**Your instructions:**
In the data below, find each line carrying the string "goes" and copy it out.

Saved data entries
━━━

What follows belongs to an exercise in optimizing a design on an open flow for small area and a short achievable clock period; a production flow would make more cautious choices. Only simulation tests tie the RTL to the original design; equivalence was not proved. Power is estimated from default activity; no workload was simulated.

### flow/run.sh
#!/bin/bash
# synth_recipe.tcl (not shown) runs the flow's synth.tcl, then flattens the netlist and writes it again
# the make line also repeats each setting of config.mk as NAME=value (left out here)
make -C /OpenROAD-flow-scripts/flow DESIGN_CONFIG=/design/flow/config.mk WORK_HOME=/design/flow/orfs CLKGATE_MAP_FILE= SYNTH_SCRIPT=/design/flow/synth_recipe.tcl finish
### flow/config.mk
export PLATFORM = sky130hd
export DESIGN_NAME = dac_engine
export DESIGN_NICKNAME = dac_engine
export VERILOG_FILES = /design/flow/design.v
export SDC_FILE = /design/flow/constraint.sdc
export NUM_CORES = 4
export LEC_CHECK = 0
export CAP_MARGIN = 20
export CORE_MARGIN = 2
export CORE_UTILIZATION = 60
export CTS_CLUSTER_DIAMETER = 80
export CTS_CLUSTER_SIZE = 25
export SETUP_SLACK_MARGIN = 2.5
export SLEW_MARGIN = 20
export SYNTH_HIERARCHICAL = 1
export SYNTH_MINIMUM_KEEP_SIZE = 0
### flow/constraint.sdc
create_clock -name core_clock -period 5.0 [get_ports {adc_clk}]
set_input_delay 1.0000 -clock core_clock [delete_from_list [all_inputs] [get_ports {adc_clk}]]
set_output_delay 1.0000 -clock core_clock [all_outputs]
set_load 0.01 [all_outputs]
### flow/design.v
`default_nettype none
package dac_engine_pkg;
    localparam int DATA_W     = 16;   
    localparam int LUT_ADDR_W = 8;    
    localparam int PERIOD_W   = 32;   
    localparam int REG_ADDR_W = 5;    
    localparam int SEL_W      = 2;
    localparam logic [REG_ADDR_W-1:0] REG_ID         = 5'h00;   
    localparam logic [REG_ADDR_W-1:0] REG_CTRL       = 5'h04;   
    localparam logic [REG_ADDR_W-1:0] REG_TRIG       = 5'h08;   
    localparam logic [REG_ADDR_W-1:0] REG_LUT        = 5'h0C;   
    localparam logic [REG_ADDR_W-1:0] REG_PULSE_LOW  = 5'h10;
    localparam logic [REG_ADDR_W-1:0] REG_PULSE_HIGH = 5'h14;
    localparam logic [REG_ADDR_W-1:0] REG_PULSE_VAL  = 5'h18;
    localparam logic [SEL_W-1:0] SEL_A_PULSE = 2'd0;
    localparam logic [SEL_W-1:0] SEL_A_LUT   = 2'd1;
    localparam logic [SEL_W-1:0] SEL_A_HIGH  = 2'd2;
    localparam logic [SEL_W-1:0] SEL_A_LOW   = 2'd3;
    localparam logic [SEL_W-1:0] SEL_B_LUT   = 2'd0;
    localparam logic [SEL_W-1:0] SEL_B_PULSE = 2'd1;
    localparam logic [SEL_W-1:0] SEL_B_LOW   = 2'd2;
    localparam logic [SEL_W-1:0] SEL_B_HIGH  = 2'd3;
    localparam logic [DATA_W-1:0] LEVEL_HIGH = 16'h4000;   
    localparam logic [DATA_W-1:0] LEVEL_LOW  = 16'hC000;   
    localparam logic [15:0] FPGA_TYPE = 16'hABCD;
    localparam logic [15:0] FPGA_REV  = 16'h1237;
endpackage
`default_nettype wire
`timescale 1ns/100ps
`default_nettype none
import dac_engine_pkg::*;
module dac_engine_regs (
    input  wire                                    adc_clk,
    input  wire                                    reset,
    input  wire  [dac_engine_pkg::REG_ADDR_W-1:0]  awaddr,
    input  wire                                    awvalid,
    output logic                                   awready,
    input  wire  [31:0]                            wdata,
    input  wire                                    wvalid,
    output logic                                   wready,
    output logic                                   bvalid,
    output logic [1:0]                             bresp,
    input  wire                                    bready,
    input  wire  [dac_engine_pkg::REG_ADDR_W-1:0]  araddr,
    input  wire                                    arvalid,
    output logic                                   arready,
    output logic [31:0]                            rdata,
    output logic                                   rvalid,
    output logic [1:0]                             rresp,
    input  wire                                    rready,
    output logic [dac_engine_pkg::SEL_W-1:0]       dac_a_select,
    output logic [dac_engine_pkg::SEL_W-1:0]       dac_b_select,
    output logic                                   lut_run_once,
    output logic                                   trig_pulse,
    output logic [dac_engine_pkg::DATA_W-1:0]      lut_wr_data,
    output logic [15:0]                            lut_wr_hi,   
    output logic [15:0]                            lut_wr_lo,   
    output logic [15:0]                            lut_wr_hn,   
    output logic [15:0]                            lut_wr_ln,   
    output logic [dac_engine_pkg::PERIOD_W-1:0]    pulse_low,
    output logic [dac_engine_pkg::PERIOD_W-1:0]    pulse_high,
    output logic [dac_engine_pkg::DATA_W-1:0]      pulse_val,
    output logic                                   low_zero,
    output logic                                   low_one,
    output logic                                   high_zero,
    output logic                                   high_one
);
    logic        wr_accept;   
    logic        rd_accept;   
    logic [31:0] lut_reg;     
    logic [31:0] rd_word;     
    logic aw_int, bv_int;   
    logic ar_int, rv_int;   
    assign wr_accept = aw_int;
    assign rd_accept = ar_int;
    assign wready = awready;   
    assign bresp = 2'b00;   
    assign rresp = 2'b00;
    assign lut_wr_data = lut_reg[DATA_W-1:0];
    always_ff @(posedge adc_clk or posedge reset) begin
        if (reset) begin
            awready <= 1'b0;
            bvalid  <= 1'b0;
            aw_int  <= 1'b0;
            bv_int  <= 1'b0;
        end else begin
            awready <= awvalid && wvalid && !awready && !bvalid;   
            aw_int  <= awvalid && wvalid && !aw_int && !bv_int;
            if (awready) begin
                bvalid <= 1'b1;
            end else if (bready) begin
                bvalid <= 1'b0;   
            end
            if (aw_int) begin
                bv_int <= 1'b1;
            end else if (bready) begin
                bv_int <= 1'b0;
            end
        end
    end
    always_ff @(posedge adc_clk or posedge reset) begin
        if (reset) begin
            dac_a_select <= '0;
            dac_b_select <= '0;
            lut_run_once <= 1'b0;
            trig_pulse   <= 1'b0;
            lut_reg      <= '0;
            pulse_low    <= '0;
            pulse_high   <= '0;
            pulse_val    <= '0;
            low_zero     <= 1'b1;
            low_one      <= 1'b0;
            high_zero    <= 1'b1;
            high_one     <= 1'b0;
        end else begin
            trig_pulse <= 1'b0;   
            if (wr_accept) begin
                case (awaddr)
                    REG_CTRL: begin
                        dac_a_select <= wdata[0 +: SEL_W];
                        dac_b_select <= wdata[4 +: SEL_W];
                        lut_run_once <= wdata[8];
                    end
                    REG_TRIG: trig_pulse <= wdata[0];   
                    REG_LUT:        lut_reg    <= wdata;   
                    REG_PULSE_LOW: begin
                        pulse_low <= wdata;
                        low_zero  <= (wdata == 32'd0);
                        low_one   <= (wdata == 32'd1);
                    end
                    REG_PULSE_HIGH: begin
                        pulse_high <= wdata;
                        high_zero  <= (wdata == 32'd0);
                        high_one   <= (wdata == 32'd1);
                    end
                    REG_PULSE_VAL:  pulse_val  <= wdata[DATA_W-1:0];
                    default: ;   
                endcase
            end
        end
    end
    always_ff @(posedge adc_clk or posedge reset) begin
        if (reset) begin
            lut_wr_hi <= '0;
            lut_wr_hn <= '1;
        end else begin
            for (int j = 0; j < 16; j++) begin
                lut_wr_hi[j] <= wr_accept && (awaddr == REG_LUT) && (wdata[23:20] == 4'(j));
                lut_wr_hn[j] <= !(wr_accept && (awaddr == REG_LUT) && (wdata[23:20] == 4'(j)));
            end
        end
    end
    always_ff @(posedge adc_clk) begin
        for (int k = 0; k < 16; k++) begin
            lut_wr_lo[k] <= (wdata[19:16] == 4'(k));
            lut_wr_ln[k] <= (wdata[19:16] != 4'(k));
        end
    end
    always_comb begin
        case (araddr)
            REG_ID:         rd_word = {FPGA_REV, FPGA_TYPE};
            REG_CTRL:       rd_word = {23'b0, lut_run_once, 2'b0, dac_b_select,
                                       2'b0, dac_a_select};
            REG_LUT:        rd_word = lut_reg;
            REG_PULSE_LOW:  rd_word = pulse_low;
            REG_PULSE_HIGH: rd_word = pulse_high;
            REG_PULSE_VAL:  rd_word = {16'b0, pulse_val};
            default:        rd_word = 32'b0;   
        endcase
    end
    always_ff @(posedge adc_clk or posedge reset) begin
        if (reset) begin
            arready <= 1'b0;
            rvalid  <= 1'b0;
            ar_int  <= 1'b0;
            rv_int  <= 1'b0;
        end else begin
            arready <= arvalid && !arready && !rvalid;
            ar_int  <= arvalid && !ar_int && !rv_int;
            if (arready) begin
                rvalid <= 1'b1;
            end else if (rready) begin
                rvalid <= 1'b0;
            end
            if (ar_int) begin
                rv_int <= 1'b1;
            end else if (rready) begin
                rv_int <= 1'b0;
            end
        end
    end
    always_ff @(posedge adc_clk) begin
        if (rd_accept) begin
            rdata <= rd_word;
        end
    end
endmodule
`default_nettype wire
`timescale 1ns/100ps
`default_nettype none
import dac_engine_pkg::*;
module lut_word (
    input  wire                                adc_clk,
    input  wire                                we,     
    input  wire                                hold,   
    input  wire  [dac_engine_pkg::DATA_W-1:0]  d,
    output logic [dac_engine_pkg::DATA_W-1:0]  q
);
    always_ff @(posedge adc_clk) begin
        q <= ({DATA_W{we}} & d) | ({DATA_W{hold}} & q);
    end
endmodule
This design comes from an exercise in tuning for small area, a short achievable clock period and few clock cycles on the open sky130 flow, not from production work.
Function was checked by simulation only, so behaviour that the tests miss may differ from the original.

==> willow <==
## mat_vec_sequencer
module mat_vec_sequencer #(
    parameter int FRAC_BITS = 16,
    parameter int DIM_W     = 8
) (
    input  logic             clk,
    input  logic             reset,
    input  logic             start,
    input  logic [DIM_W-1:0] m_dim,
    input  logic [DIM_W-1:0] n_dim,
    input  logic             transpose,
    output logic             mat_read,
    output logic [DIM_W-1:0] mat_m_addr,
    output logic [DIM_W-1:0] mat_n_addr,
    output logic             mat_tr,
    input  logic [31:0]      mat_data,
    output logic [DIM_W-1:0] vec_addr,
    input  logic [31:0]      vec_data,
    output logic             y_valid,
    input  logic             y_ready,
    output logic [DIM_W-1:0] y_addr,
    output logic [31:0]      y_data,
    output logic             busy,
    output logic             done
);
Settings: LEC_CHECK=0, ABC_AREA=1, CAP_MARGIN=20, CORE_MARGIN=2, CORE_UTILIZATION=40, SLEW_MARGIN=20, TNS_END_PERCENT=5; clock period 12.0 ns.
standard.sh (not shown) runs the stock make flow with config.mk's settings and CLKGATE_MAP_FILE= SYNTH_SCRIPT=/design/flow/synth_recipe.tcl, a recipe that flattens the netlist after the stock synthesis.
==> flow/flow/run.sh <==
#!/bin/bash
# The standard layout (standard.sh) with these changes:
# - Yosys's generic abc pass before full-adder extraction is skipped (-noabc), so extract_fa
#   sees the adder trees as written and does not put inverters between full adders;
# - port buffers are buf_2 rather than the delay buffer buffer_ports picks by itself;
# - clock tree: larger sink clusters and no dummy loads.
# Registers are untouched by all of them.
bash standard.sh SYNTH_ARGS=-noabc SETUP_SLACK_MARGIN=${MARGIN:-8.5} \
  "BUFFER_PORTS_ARGS=-buffer_cell sky130_fd_sc_hd__buf_2" \
  "CTS_ARGS=-sink_clustering_enable -repair_clock_nets -dont_use_dummy_load -sink_clustering_size 24 -sink_clustering_max_diameter 120" \
  finish > standard.log 2>&1
==> garnet: changes against willow <==
- TNS_END_PERCENT: 5 -> 0
==> amber: changes against willow <==
--- a/flow/design.v
+++ b/flow/design.v
@@ -21,25 +21,28 @@
     output logic [31:0]      y_data,
     output logic             busy,
     output logic             done
 );
     logic             busy_q, done_q, rd_q, yv_q, ep, rp;
-    logic [DIM_W-1:0] r, c, r_last, c_last, ya;
+    logic [DIM_W-1:0] r, c, r_len, c_len, ya;
     logic             tr;
     logic             v1, f1, l1, e1;    
     logic             vA, fA, lA, eA;    
-    logic             vB, fB, lB, eB;    
+    logic             vB, nfB, lB, eB;   
     wire idle    = !busy_q && !done_q;
     wire go      = idle && start;
     wire nz      = (m_dim != '0) && (n_dim != '0);
-    wire c_end   = (c == c_last);
-    wire r_end   = (r == r_last);
+    wire [DIM_W-1:0] c_inc = c + 1'b1;
+    wire [DIM_W-1:0] r_inc = r + 1'b1;
+    wire [DIM_W-1:0] ya_inc = ya + 1'b1;
+    wire c_end   = (c_inc == c_len);
+    wire r_end   = (r_inc == r_len);
     wire tok     = vB && (eB == ep) && !rp;
     wire blocked = yv_q && !y_ready;
     wire xfer    = yv_q && y_ready;
     wire drop    = tok && blocked;
-    wire fin     = xfer && (ya == r_last);
+    wire fin     = xfer && (ya_inc == r_len);
     always_ff @(posedge clk or posedge reset) begin
         if (reset) begin
             busy_q <= 1'b0;
             done_q <= 1'b0;
             rd_q   <= 1'b0;
@@ -54,50 +57,50 @@
             if (go && nz)  busy_q <= 1'b1;
             else if (fin)  busy_q <= 1'b0;
             rp <= drop;
             if (rp)        rd_q <= 1'b1;
             else if (go)   rd_q <= nz;
-            else if (c_end && r_end) rd_q <= 1'b0;
+            else if (rd_q && c_end && r_end) rd_q <= 1'b0;
             if (rp)        ep <= ~ep;
             v1 <= rd_q;
             vA <= v1;
             vB <= vA;
             if (tok && !blocked) yv_q <= lB;
             else if (xfer)       yv_q <= 1'b0;
         end
     end
     always_ff @(posedge clk) begin
         if (go) begin
-            r_last <= (transpose ? n_dim : m_dim) - 1'b1;
-            c_last <= (transpose ? m_dim : n_dim) - 1'b1;
+            r_len <= transpose ? n_dim : m_dim;
+            c_len <= transpose ? m_dim : n_dim;
             tr     <= transpose;
         end
         if (rp) begin
-            r <= ya + 1'b1;
+            r <= ya_inc;
             c <= '0;
         end else if (go) begin
             r <= '0;
             c <= '0;
         end else if (rd_q) begin
             if (c_end) begin
                 c <= '0;
-                r <= r + 1'b1;
+                r <= r_inc;
             end else begin
-                c <= c + 1'b1;
+                c <= c_inc;
             end
         end
         f1 <= (c == '0);
         l1 <= c_end;
         e1 <= ep;
         fA <= f1;
         lA <= l1;
         eA <= e1;
-        fB <= fA;
+        nfB <= ~fA;
         lB <= lA;
         eB <= eA;
         if (go)        ya <= '0;
-        else if (xfer) ya <= ya + 1'b1;
+        else if (xfer) ya <= ya_inc;
     end
     logic [31:0] an_r, acc;
     logic [15:0] bon, btn, bn;
     logic [32:0] vb;
     assign vb = {vec_data, 1'b0};
@@ -1012,11 +1015,11 @@
     assign lb_n[12] = bc84;
     assign lb_n[13] = bs97;
     assign lb_n[14] = bc98;
     assign lb_n[15] = bs111;
     logic [31:0] acc_in;
-    assign acc_in = fB ? 32'd0 : acc;
+    assign acc_in = acc & {32{nfB}};
     logic [9:0] csum;
     assign csum = {1'b0, {lb[14], lb[12], lb[10], lb[8], lb[6], lb[4], lb[2], lb[0]}, 1'b1} + {1'b0, {lb[15], lb[13], lb[11], lb[9], lb[7], lb[5], lb[3], lb[1]}, ck};
     wire c16 = csum[9];
     wire ms747 = hb[0] ^ hb[1] ^ hb[2];
     wire mc748 = (hb[0] & hb[1]) | (hb[0] & hb[2]) | (hb[1] & hb[2]);
==> flow/flow/run.sh (replaced) <==
#!/bin/bash
# The standard layout (standard.sh) with these changes:
# - synthesis: flow/synth.tcl, which is synth_recipe.tcl with Yosys's generic abc pass before
#   full-adder extraction skipped (-noabc, so extract_fa sees the adder trees as written and
#   puts no inverters between full adders) and an area-oriented final mapping
#   (flow/abc_area.script); registers are untouched;
# - port buffers are buf_2 rather than the delay buffer buffer_ports picks by itself;
# - clock tree: larger sink clusters and no dummy loads.
export FLOW_FLOW_ABC_SCRIPT=$PWD/flow/abc_area.script
bash standard.sh SYNTH_SCRIPT=$PWD/flow/synth.tcl SYNTH_ARGS=-noabc SETUP_SLACK_MARGIN=${MARGIN:-8.8} \
  "BUFFER_PORTS_ARGS=-buffer_cell sky130_fd_sc_hd__buf_2" \
  "CTS_ARGS=-sink_clustering_enable -repair_clock_nets -dont_use_dummy_load -sink_clustering_size 24 -sink_clustering_max_diameter 120" \
  finish > standard.log 2>&1
==> flow/flow/abc_area.script (new file) <==
&get -n
&st
&dch -f
&nf -a
&put
topo
stime -c
==> flow/flow/synth.tcl (new file) <==
proc synth {args} { yosys synth -nofsm -noshare {*}$args }
proc abc {args} {
  set i [lsearch $args -script]
  if {$i >= 0} { lset args [expr {$i + 1}] $::env(FLOW_FLOW_ABC_SCRIPT) }
  yosys abc {*}$args
}
source $::env(SCRIPTS_DIR)/synth.tcl
# left out here: clear keep_hierarchy, flatten, clean up, hide names made inside functions, write 1_2_yosys.v
- TNS_END_PERCENT: 5 -> 0
==> summary.txt <==
post-synthesis sequential area ratio 23.2%; post-synthesis cell count 2896; design area 30200 um^2; slowest cell on the critical path edfxtp_1; status no timing/DRC/antenna violations; layout cells sized above 1 11.2%; final worst slack 8.36 ns; synth top area cells fa_1, dfxtp_1, xor2_1; WP data required 9.60 ns; Area after DPL 29500 um^2; initial core utilization 40.4%
the above is filed under garnet
Source: an optimization exercise on an open RTL-to-GDS flow (aim: small area and a short achievable clock period). Production flows keep margins and buffers that such runs may drop.
At most, simulation tests tie the RTL to the original design; equivalence was not proved.
The RTL of run 2 was laid out without a check of its function.
Power figures rest on the tool's default switching activity, not on a simulated workload.

==> design.v <==
package dp_ram_pkg;
  localparam int unsigned DEF_DATA_W = 8;
  localparam int unsigned DEF_ADDR_W = 8;
  localparam int unsigned DEF_DEPTH  = 256;
  typedef enum logic {
    ST_INIT  = 1'b0,
    ST_READY = 1'b1
  } state_t;
endpackage
module dp_ram_core #(
  parameter int unsigned WIDTH  = 8,
  parameter int unsigned ADDR_W = 8,
  parameter int unsigned DEPTH  = 256
) (
  input  logic              clk,
  input  logic              we,
  input  logic [ADDR_W-1:0] waddr,
  input  logic [WIDTH-1:0]  wdata,
  input  logic [ADDR_W-1:0] raddr,
  output logic [WIDTH-1:0]  rdata_c
);
  localparam int unsigned IDX_W = (DEPTH > 1) ? $clog2(DEPTH) : 1;
  logic [WIDTH-1:0] mem [DEPTH];
  always_ff @(posedge clk) begin
    if (we) begin
      mem[IDX_W'(waddr)] <= wdata;
    end
  end
  assign rdata_c = mem[IDX_W'(raddr)];
endmodule
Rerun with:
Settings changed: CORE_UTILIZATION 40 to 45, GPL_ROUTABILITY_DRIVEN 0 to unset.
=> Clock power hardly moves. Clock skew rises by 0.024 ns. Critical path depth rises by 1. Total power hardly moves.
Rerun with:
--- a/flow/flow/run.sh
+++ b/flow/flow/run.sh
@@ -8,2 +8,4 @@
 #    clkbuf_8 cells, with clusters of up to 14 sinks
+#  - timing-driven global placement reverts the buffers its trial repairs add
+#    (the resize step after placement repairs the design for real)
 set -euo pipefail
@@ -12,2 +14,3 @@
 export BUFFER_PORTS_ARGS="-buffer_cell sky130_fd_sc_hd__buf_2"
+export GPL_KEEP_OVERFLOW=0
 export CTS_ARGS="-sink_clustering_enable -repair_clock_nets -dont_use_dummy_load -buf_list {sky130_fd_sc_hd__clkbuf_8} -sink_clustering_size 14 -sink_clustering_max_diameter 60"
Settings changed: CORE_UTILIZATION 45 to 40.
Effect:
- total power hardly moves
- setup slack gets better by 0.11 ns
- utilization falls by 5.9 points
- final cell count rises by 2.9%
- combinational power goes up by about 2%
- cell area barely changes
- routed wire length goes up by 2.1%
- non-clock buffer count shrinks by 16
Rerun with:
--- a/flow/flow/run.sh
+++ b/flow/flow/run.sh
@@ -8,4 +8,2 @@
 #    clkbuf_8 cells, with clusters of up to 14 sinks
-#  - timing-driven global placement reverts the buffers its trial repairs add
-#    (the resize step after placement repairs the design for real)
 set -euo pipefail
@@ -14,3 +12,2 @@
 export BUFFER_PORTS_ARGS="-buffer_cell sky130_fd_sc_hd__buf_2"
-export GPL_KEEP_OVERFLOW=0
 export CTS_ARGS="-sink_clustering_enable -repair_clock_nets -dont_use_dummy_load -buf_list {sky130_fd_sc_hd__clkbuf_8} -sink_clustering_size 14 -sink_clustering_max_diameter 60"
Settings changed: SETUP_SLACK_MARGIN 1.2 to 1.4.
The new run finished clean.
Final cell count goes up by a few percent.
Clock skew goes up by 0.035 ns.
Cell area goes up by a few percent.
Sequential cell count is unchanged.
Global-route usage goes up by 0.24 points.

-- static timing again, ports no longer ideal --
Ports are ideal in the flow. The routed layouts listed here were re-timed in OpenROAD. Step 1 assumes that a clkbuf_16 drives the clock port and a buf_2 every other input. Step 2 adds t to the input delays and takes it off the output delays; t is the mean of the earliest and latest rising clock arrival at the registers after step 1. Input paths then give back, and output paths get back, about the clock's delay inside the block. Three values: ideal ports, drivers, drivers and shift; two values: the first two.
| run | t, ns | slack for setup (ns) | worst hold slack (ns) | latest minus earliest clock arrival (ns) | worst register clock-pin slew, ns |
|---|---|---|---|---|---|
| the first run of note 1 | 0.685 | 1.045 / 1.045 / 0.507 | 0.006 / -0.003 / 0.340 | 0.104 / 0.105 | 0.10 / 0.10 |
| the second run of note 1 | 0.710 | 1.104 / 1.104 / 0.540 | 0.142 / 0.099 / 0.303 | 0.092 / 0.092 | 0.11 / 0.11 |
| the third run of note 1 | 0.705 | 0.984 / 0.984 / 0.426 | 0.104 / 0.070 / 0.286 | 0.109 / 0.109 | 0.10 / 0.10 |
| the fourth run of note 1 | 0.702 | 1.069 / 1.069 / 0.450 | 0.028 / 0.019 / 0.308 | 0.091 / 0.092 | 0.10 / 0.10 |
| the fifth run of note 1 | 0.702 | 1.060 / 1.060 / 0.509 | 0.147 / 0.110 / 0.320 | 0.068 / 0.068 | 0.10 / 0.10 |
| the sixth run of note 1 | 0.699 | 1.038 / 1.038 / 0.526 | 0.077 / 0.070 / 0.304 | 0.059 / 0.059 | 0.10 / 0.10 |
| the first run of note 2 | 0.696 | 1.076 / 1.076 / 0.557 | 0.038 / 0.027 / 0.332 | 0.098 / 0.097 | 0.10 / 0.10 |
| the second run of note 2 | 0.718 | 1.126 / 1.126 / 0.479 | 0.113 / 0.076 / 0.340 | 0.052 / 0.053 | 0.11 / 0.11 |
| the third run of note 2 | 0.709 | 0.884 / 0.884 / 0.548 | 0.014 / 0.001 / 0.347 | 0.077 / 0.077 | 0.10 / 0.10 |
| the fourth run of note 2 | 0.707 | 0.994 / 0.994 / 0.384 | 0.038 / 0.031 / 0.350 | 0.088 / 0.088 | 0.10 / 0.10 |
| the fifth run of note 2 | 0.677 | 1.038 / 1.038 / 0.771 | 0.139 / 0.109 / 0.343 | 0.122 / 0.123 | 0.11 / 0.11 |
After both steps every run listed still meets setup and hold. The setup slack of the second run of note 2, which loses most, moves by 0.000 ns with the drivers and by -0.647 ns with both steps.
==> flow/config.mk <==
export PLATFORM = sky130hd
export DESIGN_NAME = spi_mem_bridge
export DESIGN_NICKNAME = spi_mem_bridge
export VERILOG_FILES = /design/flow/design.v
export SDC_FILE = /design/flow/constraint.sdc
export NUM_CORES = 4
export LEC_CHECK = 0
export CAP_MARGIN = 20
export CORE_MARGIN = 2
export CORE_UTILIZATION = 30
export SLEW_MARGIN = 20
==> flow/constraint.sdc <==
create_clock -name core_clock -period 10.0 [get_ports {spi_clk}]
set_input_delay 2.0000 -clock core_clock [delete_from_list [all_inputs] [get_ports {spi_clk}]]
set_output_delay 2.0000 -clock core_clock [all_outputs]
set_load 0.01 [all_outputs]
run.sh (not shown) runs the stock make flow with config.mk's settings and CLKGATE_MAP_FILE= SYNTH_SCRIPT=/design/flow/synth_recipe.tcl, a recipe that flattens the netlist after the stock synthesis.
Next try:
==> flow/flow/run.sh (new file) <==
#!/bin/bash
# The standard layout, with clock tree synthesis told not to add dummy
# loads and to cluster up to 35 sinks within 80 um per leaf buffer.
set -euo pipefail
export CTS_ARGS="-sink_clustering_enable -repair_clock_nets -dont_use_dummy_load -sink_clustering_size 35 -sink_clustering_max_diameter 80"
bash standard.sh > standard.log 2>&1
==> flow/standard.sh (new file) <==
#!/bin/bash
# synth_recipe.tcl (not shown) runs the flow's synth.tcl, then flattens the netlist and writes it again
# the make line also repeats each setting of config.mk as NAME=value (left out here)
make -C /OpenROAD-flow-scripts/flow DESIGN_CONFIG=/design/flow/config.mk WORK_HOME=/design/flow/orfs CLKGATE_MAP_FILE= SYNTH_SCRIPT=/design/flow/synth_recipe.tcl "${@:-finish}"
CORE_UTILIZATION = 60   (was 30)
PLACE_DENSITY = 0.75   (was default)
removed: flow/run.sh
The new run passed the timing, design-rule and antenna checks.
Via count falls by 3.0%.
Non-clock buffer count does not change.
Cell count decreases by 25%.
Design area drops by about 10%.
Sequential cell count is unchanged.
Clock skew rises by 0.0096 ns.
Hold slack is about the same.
This is an optimization exercise on Yosys and OpenROAD, whose aim is small area and a short achievable clock period, not a production implementation.
No activity file was given, so power comes from the tool's default toggle rates.

==> flow/design.v <==
`timescale 1ns/1ps
package irq_pkg;
    localparam int DATA_W = 32;
    localparam int KEY_W  = 8;
    localparam int ADDR_W = 8;
    localparam int NUM_IRQ_TYPES = 4;
    localparam int TYPE_W        = $clog2(NUM_IRQ_TYPES);
    typedef logic [TYPE_W-1:0] irq_type_t;
    localparam irq_type_t IRQ_TYPE_KEY = irq_type_t'(0);
    typedef struct packed {
        irq_type_t         irq_type;
        logic [DATA_W-1:0] value;
    } irq_entry_t;
    localparam int KEY_FIFO_DEPTH  = 5;
    localparam int IRQ_QUEUE_DEPTH = 10;
    localparam logic [ADDR_W-1:0] REG_CODE_BASE = 8'h00;
    localparam logic [ADDR_W-1:0] REG_STATUS    = 8'h04;
    localparam logic [ADDR_W-1:0] REG_ISR_ADDR  = 8'h08;
    localparam logic [ADDR_W-1:0] REG_ISR_VALUE = 8'h0C;
    localparam logic [ADDR_W-1:0] REG_SW_RAISE  = 8'h10;
    localparam logic [ADDR_W-1:0] REG_EOI       = 8'h14;
    localparam logic [ADDR_W-1:0] REG_VECTOR_0  = 8'h20;
    localparam int STAT_IN_SERVICE = 0;
    localparam int STAT_Q_EMPTY    = 1;
    localparam int STAT_OVERFLOW   = 2;
endpackage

━━━

**Solution for this exercise:**
- combinational power goes up by about 2%
- routed wire length goes up by 2.1%
Final cell count goes up by a few percent.
Clock skew goes up by 0.035 ns.
Cell area goes up by a few percent.
Global-route usage goes up by 0.24 points.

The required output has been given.